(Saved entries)

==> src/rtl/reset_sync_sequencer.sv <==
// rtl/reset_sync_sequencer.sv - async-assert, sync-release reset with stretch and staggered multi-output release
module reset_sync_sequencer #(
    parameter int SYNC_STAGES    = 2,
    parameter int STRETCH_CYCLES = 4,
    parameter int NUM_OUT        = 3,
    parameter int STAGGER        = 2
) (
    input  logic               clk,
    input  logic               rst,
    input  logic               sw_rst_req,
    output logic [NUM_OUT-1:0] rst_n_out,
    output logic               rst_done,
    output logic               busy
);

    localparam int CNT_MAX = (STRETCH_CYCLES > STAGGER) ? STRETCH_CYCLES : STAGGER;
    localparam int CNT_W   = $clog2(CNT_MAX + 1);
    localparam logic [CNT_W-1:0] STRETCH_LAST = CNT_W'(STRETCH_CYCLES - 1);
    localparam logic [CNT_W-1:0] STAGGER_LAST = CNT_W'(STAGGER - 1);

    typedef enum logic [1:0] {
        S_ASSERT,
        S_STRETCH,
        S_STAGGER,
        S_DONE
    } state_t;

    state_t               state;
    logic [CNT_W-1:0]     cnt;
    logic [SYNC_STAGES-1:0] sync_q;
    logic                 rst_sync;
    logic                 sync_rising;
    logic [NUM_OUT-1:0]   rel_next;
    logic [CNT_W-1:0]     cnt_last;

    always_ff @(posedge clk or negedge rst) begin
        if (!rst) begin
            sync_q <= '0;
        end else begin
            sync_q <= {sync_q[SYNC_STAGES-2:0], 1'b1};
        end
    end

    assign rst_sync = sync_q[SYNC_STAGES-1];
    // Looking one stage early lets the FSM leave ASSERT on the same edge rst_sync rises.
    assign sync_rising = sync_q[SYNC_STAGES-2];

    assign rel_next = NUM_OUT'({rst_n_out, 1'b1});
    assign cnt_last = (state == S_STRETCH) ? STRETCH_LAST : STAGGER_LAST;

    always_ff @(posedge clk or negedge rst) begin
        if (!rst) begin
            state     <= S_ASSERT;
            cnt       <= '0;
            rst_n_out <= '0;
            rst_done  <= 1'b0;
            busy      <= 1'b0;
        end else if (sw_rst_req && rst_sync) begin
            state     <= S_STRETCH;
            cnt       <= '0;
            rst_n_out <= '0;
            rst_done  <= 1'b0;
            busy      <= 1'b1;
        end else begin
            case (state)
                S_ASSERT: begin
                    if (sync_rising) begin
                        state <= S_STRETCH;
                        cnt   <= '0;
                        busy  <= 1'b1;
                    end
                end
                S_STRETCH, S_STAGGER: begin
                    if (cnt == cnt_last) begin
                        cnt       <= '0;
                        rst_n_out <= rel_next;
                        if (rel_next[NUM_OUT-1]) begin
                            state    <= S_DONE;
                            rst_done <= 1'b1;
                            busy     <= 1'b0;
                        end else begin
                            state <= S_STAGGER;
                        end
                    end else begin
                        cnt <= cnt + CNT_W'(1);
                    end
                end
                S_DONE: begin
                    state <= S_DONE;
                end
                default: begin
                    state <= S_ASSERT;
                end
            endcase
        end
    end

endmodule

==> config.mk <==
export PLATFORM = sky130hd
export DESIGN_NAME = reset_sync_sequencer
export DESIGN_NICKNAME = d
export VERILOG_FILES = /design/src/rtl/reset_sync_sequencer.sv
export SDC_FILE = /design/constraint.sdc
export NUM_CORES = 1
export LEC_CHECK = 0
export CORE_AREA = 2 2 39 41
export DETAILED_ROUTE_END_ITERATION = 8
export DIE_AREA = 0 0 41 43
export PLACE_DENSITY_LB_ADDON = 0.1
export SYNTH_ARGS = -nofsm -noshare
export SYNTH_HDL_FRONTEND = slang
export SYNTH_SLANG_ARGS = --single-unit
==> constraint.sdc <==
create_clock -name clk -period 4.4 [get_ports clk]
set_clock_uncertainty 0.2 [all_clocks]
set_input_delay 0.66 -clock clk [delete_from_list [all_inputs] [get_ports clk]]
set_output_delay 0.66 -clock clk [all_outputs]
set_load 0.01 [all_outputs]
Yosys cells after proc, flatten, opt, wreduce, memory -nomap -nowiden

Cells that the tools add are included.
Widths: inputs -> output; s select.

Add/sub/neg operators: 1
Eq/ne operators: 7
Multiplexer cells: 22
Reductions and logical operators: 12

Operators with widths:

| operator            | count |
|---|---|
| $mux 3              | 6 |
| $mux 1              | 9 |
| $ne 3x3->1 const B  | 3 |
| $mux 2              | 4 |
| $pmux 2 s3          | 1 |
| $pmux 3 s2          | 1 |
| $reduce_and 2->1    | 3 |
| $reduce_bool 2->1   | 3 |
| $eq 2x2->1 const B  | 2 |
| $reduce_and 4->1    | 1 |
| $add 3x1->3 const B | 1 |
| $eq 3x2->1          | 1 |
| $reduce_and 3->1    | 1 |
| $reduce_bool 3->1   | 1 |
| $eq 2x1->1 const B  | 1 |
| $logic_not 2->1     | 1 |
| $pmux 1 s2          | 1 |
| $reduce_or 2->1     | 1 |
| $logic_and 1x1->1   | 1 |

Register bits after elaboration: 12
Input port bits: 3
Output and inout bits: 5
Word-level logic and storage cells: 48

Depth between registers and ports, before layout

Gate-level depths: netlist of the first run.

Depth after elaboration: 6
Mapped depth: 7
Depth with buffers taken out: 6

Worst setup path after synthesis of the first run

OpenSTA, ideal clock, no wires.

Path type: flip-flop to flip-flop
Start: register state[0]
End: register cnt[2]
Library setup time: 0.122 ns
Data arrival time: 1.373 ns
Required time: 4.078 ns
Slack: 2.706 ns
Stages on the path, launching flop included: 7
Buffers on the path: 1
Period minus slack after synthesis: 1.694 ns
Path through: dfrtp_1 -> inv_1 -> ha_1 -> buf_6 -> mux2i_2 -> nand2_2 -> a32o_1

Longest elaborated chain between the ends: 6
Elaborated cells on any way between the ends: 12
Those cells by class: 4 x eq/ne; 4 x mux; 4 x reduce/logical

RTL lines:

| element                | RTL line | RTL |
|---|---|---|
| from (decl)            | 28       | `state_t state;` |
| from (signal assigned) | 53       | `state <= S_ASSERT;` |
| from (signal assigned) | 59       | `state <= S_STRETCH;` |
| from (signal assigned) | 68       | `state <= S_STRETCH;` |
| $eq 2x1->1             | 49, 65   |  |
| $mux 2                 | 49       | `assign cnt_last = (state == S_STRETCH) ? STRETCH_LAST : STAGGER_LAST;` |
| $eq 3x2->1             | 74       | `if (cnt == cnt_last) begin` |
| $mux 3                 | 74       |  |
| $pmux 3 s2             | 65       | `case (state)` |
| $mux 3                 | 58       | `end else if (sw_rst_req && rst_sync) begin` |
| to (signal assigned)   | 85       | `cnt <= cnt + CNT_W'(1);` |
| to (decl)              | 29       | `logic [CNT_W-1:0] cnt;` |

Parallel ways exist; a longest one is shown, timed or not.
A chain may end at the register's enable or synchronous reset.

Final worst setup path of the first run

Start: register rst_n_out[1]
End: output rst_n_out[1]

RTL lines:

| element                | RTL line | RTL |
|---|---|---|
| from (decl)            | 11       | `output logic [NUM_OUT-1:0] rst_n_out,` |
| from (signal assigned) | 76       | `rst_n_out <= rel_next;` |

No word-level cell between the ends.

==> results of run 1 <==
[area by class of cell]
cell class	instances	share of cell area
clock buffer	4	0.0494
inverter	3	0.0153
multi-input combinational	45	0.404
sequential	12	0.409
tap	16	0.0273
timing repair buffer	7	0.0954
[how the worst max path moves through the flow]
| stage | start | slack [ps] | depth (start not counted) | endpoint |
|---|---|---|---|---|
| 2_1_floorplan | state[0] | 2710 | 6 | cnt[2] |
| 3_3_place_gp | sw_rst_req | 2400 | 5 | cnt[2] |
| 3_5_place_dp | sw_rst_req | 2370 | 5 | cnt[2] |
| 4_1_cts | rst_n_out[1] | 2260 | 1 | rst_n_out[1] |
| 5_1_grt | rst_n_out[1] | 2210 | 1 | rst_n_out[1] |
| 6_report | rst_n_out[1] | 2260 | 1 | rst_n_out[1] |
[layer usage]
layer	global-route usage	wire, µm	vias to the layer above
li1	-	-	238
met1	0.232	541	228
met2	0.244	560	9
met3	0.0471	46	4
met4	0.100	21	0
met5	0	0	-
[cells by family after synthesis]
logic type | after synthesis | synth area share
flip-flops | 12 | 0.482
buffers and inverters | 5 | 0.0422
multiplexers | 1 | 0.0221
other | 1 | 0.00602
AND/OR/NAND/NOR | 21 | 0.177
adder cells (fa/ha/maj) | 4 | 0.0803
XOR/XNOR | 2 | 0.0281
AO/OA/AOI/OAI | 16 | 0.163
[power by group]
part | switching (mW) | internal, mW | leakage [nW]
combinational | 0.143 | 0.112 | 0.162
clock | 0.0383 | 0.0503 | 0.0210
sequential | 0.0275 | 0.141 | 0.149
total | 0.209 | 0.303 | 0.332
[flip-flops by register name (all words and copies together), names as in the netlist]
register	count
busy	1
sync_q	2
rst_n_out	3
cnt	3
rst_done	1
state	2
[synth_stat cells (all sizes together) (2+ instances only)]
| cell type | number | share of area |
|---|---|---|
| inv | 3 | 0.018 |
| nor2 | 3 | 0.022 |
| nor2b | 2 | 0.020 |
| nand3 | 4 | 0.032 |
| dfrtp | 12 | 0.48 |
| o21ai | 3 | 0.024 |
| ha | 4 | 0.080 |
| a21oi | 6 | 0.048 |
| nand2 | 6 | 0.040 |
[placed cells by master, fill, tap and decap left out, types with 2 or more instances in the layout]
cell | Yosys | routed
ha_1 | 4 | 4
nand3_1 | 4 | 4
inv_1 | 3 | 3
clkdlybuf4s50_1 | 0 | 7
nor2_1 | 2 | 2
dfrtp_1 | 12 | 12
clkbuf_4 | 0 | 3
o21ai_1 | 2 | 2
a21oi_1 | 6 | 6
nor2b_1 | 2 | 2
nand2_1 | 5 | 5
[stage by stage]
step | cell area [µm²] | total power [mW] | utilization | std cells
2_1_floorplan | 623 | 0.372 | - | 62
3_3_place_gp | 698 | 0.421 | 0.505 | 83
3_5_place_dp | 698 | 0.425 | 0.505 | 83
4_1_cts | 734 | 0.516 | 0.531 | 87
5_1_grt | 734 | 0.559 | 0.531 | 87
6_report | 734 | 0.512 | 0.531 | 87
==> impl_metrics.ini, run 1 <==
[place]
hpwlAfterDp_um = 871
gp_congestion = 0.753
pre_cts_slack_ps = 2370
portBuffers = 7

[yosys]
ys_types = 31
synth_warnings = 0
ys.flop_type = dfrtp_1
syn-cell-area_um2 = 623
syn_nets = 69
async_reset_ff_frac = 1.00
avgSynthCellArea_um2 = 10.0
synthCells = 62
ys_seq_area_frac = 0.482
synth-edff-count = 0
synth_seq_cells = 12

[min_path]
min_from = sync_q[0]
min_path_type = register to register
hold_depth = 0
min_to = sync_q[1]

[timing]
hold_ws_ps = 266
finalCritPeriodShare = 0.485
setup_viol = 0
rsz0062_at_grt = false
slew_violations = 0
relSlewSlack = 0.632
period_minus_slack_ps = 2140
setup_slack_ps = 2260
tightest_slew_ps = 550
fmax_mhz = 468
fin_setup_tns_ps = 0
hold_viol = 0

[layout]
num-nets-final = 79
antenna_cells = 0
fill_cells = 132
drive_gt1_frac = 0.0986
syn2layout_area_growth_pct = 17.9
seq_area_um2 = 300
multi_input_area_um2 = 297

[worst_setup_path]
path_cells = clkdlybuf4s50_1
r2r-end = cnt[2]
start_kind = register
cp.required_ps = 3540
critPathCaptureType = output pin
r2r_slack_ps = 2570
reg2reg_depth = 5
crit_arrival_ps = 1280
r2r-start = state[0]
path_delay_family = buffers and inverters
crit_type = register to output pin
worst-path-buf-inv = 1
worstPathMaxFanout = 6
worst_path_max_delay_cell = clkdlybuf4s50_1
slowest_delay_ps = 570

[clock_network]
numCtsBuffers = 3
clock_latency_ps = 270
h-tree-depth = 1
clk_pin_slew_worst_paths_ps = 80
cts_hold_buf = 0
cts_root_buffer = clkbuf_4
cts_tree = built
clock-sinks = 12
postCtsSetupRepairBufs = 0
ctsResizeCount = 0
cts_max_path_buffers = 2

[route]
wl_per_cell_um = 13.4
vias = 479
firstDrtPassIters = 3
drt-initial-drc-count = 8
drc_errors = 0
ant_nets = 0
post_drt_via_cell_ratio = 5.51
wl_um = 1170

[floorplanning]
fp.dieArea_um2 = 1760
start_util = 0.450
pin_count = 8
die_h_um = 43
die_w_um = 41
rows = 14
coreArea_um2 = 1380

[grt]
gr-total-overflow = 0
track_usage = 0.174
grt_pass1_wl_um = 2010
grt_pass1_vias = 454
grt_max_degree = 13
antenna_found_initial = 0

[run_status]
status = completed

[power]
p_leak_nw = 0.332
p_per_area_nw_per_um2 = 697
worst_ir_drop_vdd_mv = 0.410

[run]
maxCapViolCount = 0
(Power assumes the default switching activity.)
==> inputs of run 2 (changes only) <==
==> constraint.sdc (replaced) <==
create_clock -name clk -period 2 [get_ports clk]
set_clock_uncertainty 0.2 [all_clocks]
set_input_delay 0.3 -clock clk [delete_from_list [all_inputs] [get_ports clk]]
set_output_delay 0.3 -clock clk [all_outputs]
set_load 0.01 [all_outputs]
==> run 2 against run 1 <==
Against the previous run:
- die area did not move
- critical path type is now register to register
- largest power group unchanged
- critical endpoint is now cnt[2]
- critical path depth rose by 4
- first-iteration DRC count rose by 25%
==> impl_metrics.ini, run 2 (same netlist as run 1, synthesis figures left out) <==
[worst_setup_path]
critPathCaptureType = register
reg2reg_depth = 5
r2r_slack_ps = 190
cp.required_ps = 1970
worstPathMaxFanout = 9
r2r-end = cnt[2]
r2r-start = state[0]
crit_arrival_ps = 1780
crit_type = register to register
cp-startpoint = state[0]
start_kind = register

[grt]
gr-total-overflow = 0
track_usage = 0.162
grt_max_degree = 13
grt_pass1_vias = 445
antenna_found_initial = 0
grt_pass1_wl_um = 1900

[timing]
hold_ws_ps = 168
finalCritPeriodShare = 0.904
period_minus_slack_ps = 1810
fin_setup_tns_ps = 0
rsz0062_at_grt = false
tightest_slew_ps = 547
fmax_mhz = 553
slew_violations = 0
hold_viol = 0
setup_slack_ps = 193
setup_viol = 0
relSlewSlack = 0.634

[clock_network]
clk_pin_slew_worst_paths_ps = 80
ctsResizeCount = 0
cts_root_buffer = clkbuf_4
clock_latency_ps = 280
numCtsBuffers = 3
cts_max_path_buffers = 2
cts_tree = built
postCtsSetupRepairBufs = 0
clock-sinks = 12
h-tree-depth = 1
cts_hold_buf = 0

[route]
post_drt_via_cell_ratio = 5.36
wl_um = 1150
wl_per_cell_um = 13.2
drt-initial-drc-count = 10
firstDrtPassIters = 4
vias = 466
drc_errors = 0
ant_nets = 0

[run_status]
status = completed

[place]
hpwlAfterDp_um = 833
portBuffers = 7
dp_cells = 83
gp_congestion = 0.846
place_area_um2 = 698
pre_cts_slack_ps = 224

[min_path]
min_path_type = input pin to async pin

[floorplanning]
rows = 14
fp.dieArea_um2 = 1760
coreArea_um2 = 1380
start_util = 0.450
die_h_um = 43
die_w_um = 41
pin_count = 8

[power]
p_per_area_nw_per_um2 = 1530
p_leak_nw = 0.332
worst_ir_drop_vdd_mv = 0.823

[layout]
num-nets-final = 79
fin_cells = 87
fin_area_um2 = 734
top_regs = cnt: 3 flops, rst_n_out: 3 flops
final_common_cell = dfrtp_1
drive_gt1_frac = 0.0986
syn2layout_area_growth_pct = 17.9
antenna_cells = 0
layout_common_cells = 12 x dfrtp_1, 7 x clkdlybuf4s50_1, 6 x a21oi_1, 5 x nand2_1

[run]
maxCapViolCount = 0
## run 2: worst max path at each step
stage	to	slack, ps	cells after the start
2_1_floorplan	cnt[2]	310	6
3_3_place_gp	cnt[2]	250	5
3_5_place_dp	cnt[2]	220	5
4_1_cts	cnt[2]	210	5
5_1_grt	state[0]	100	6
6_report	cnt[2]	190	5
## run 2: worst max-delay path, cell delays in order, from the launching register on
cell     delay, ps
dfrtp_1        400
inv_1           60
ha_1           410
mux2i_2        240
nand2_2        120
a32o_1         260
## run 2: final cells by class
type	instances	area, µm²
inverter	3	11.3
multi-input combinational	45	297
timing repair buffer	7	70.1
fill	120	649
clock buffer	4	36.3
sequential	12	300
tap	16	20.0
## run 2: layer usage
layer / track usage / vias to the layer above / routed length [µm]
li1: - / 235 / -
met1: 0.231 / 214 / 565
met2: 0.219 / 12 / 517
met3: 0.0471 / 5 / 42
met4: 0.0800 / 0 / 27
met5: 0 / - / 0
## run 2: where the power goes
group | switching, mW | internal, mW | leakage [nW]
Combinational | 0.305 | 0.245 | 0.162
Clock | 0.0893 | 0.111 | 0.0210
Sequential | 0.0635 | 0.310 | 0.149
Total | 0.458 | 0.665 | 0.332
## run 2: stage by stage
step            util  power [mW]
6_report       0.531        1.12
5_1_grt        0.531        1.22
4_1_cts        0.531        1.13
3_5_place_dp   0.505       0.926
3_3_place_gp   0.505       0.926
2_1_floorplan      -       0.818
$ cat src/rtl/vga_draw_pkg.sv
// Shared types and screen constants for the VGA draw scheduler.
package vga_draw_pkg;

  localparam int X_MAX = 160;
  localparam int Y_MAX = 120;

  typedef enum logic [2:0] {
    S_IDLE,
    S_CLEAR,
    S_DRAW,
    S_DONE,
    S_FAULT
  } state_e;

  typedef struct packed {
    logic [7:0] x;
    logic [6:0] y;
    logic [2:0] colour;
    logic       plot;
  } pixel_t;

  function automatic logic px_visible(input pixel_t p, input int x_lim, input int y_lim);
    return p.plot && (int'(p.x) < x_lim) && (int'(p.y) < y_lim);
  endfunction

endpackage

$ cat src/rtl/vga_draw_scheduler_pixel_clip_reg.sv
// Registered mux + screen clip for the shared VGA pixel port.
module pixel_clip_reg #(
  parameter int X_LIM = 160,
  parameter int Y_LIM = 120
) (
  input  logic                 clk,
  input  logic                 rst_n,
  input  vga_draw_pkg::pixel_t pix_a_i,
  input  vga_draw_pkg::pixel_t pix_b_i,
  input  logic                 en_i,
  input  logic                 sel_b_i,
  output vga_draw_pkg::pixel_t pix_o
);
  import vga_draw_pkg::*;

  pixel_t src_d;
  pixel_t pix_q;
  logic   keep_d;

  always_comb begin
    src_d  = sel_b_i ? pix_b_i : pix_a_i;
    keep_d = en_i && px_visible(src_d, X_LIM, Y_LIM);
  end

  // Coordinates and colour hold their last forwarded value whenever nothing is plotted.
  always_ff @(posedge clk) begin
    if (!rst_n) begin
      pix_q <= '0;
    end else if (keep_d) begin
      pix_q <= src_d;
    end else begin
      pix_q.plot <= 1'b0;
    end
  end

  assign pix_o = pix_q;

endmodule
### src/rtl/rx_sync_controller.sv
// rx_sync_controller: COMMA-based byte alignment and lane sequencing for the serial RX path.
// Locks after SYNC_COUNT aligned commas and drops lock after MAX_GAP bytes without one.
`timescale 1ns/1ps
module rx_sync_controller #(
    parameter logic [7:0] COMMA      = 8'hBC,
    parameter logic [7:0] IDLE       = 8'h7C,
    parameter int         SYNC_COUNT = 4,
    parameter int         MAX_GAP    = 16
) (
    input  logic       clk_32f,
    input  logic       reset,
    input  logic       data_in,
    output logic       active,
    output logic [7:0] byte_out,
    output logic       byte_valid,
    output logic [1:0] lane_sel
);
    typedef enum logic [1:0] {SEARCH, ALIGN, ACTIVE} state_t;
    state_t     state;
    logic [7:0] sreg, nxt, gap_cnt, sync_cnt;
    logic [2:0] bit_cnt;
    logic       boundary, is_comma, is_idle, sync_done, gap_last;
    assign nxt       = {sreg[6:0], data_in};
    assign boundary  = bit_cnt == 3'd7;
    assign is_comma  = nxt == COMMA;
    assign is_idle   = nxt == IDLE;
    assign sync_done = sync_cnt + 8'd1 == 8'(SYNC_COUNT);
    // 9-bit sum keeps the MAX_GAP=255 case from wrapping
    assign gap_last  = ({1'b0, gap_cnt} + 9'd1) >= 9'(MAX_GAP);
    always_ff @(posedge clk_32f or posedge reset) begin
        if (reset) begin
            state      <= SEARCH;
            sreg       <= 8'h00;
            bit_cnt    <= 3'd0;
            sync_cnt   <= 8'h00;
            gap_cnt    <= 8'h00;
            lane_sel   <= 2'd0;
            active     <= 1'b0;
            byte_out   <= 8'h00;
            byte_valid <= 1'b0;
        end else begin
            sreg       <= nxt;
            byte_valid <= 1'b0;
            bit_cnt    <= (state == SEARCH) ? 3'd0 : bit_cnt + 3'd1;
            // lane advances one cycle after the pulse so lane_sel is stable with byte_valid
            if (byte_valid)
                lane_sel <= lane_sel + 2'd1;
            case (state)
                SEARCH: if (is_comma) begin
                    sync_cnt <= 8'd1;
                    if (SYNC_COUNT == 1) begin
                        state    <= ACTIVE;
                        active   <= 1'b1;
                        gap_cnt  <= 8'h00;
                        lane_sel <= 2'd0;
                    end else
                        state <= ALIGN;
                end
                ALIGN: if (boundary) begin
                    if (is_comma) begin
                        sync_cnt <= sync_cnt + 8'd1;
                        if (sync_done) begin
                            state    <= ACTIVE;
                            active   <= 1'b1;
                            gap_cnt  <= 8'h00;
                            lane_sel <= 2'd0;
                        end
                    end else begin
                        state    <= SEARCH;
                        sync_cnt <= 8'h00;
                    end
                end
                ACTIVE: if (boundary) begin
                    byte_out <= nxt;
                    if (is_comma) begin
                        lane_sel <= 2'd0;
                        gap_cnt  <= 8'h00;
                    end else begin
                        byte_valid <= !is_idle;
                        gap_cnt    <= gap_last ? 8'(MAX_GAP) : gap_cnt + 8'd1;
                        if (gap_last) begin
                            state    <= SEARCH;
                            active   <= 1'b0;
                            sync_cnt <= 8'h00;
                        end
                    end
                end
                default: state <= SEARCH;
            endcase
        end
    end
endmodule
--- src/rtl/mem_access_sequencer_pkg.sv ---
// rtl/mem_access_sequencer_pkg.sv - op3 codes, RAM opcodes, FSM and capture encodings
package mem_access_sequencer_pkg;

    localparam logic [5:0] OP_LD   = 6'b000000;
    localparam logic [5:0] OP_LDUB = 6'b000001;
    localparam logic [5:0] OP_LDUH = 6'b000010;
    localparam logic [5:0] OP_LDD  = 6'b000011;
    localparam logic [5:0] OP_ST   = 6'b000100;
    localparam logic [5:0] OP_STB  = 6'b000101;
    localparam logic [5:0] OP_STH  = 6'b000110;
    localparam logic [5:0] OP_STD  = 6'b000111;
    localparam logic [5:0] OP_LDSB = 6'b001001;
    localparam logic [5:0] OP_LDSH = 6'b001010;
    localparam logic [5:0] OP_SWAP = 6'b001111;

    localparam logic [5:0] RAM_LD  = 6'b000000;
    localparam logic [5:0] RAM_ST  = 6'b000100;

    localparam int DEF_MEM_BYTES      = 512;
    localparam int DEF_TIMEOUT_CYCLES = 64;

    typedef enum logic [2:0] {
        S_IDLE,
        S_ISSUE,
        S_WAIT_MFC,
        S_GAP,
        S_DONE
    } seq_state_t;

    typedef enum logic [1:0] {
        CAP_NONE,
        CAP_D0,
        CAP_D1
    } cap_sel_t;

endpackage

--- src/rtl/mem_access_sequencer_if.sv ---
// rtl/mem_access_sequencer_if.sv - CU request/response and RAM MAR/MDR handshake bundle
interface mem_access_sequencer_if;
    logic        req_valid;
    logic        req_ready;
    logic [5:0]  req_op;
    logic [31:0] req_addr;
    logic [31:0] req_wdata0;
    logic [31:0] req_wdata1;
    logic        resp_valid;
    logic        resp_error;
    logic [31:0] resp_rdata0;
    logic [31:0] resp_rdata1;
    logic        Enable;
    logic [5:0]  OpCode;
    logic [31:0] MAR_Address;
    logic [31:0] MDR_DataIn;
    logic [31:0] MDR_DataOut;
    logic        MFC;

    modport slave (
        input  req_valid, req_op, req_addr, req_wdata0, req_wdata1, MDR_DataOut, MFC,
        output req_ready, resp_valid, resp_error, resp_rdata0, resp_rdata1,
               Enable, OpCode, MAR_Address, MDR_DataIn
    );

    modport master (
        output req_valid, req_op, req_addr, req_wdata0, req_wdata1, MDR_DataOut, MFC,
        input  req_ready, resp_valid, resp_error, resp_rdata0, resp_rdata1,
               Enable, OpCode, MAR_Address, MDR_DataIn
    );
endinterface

WHAT IS NEEDED: Would you please reproduce the records above exactly, only from their first line through the line holding "logic [SYNC_STAGES-1:0] sync_q;", with both ends included?

RESULT OF THIS EXERCISE:
==> src/rtl/reset_sync_sequencer.sv <==
// rtl/reset_sync_sequencer.sv - async-assert, sync-release reset with stretch and staggered multi-output release
module reset_sync_sequencer #(
    parameter int SYNC_STAGES    = 2,
    parameter int STRETCH_CYCLES = 4,
    parameter int NUM_OUT        = 3,
    parameter int STAGGER        = 2
) (
    input  logic               clk,
    input  logic               rst,
    input  logic               sw_rst_req,
    output logic [NUM_OUT-1:0] rst_n_out,
    output logic               rst_done,
    output logic               busy
);

    localparam int CNT_MAX = (STRETCH_CYCLES > STAGGER) ? STRETCH_CYCLES : STAGGER;
    localparam int CNT_W   = $clog2(CNT_MAX + 1);
    localparam logic [CNT_W-1:0] STRETCH_LAST = CNT_W'(STRETCH_CYCLES - 1);
    localparam logic [CNT_W-1:0] STAGGER_LAST = CNT_W'(STAGGER - 1);

    typedef enum logic [1:0] {
        S_ASSERT,
        S_STRETCH,
        S_STAGGER,
        S_DONE
    } state_t;

    state_t               state;
    logic [CNT_W-1:0]     cnt;
    logic [SYNC_STAGES-1:0] sync_q;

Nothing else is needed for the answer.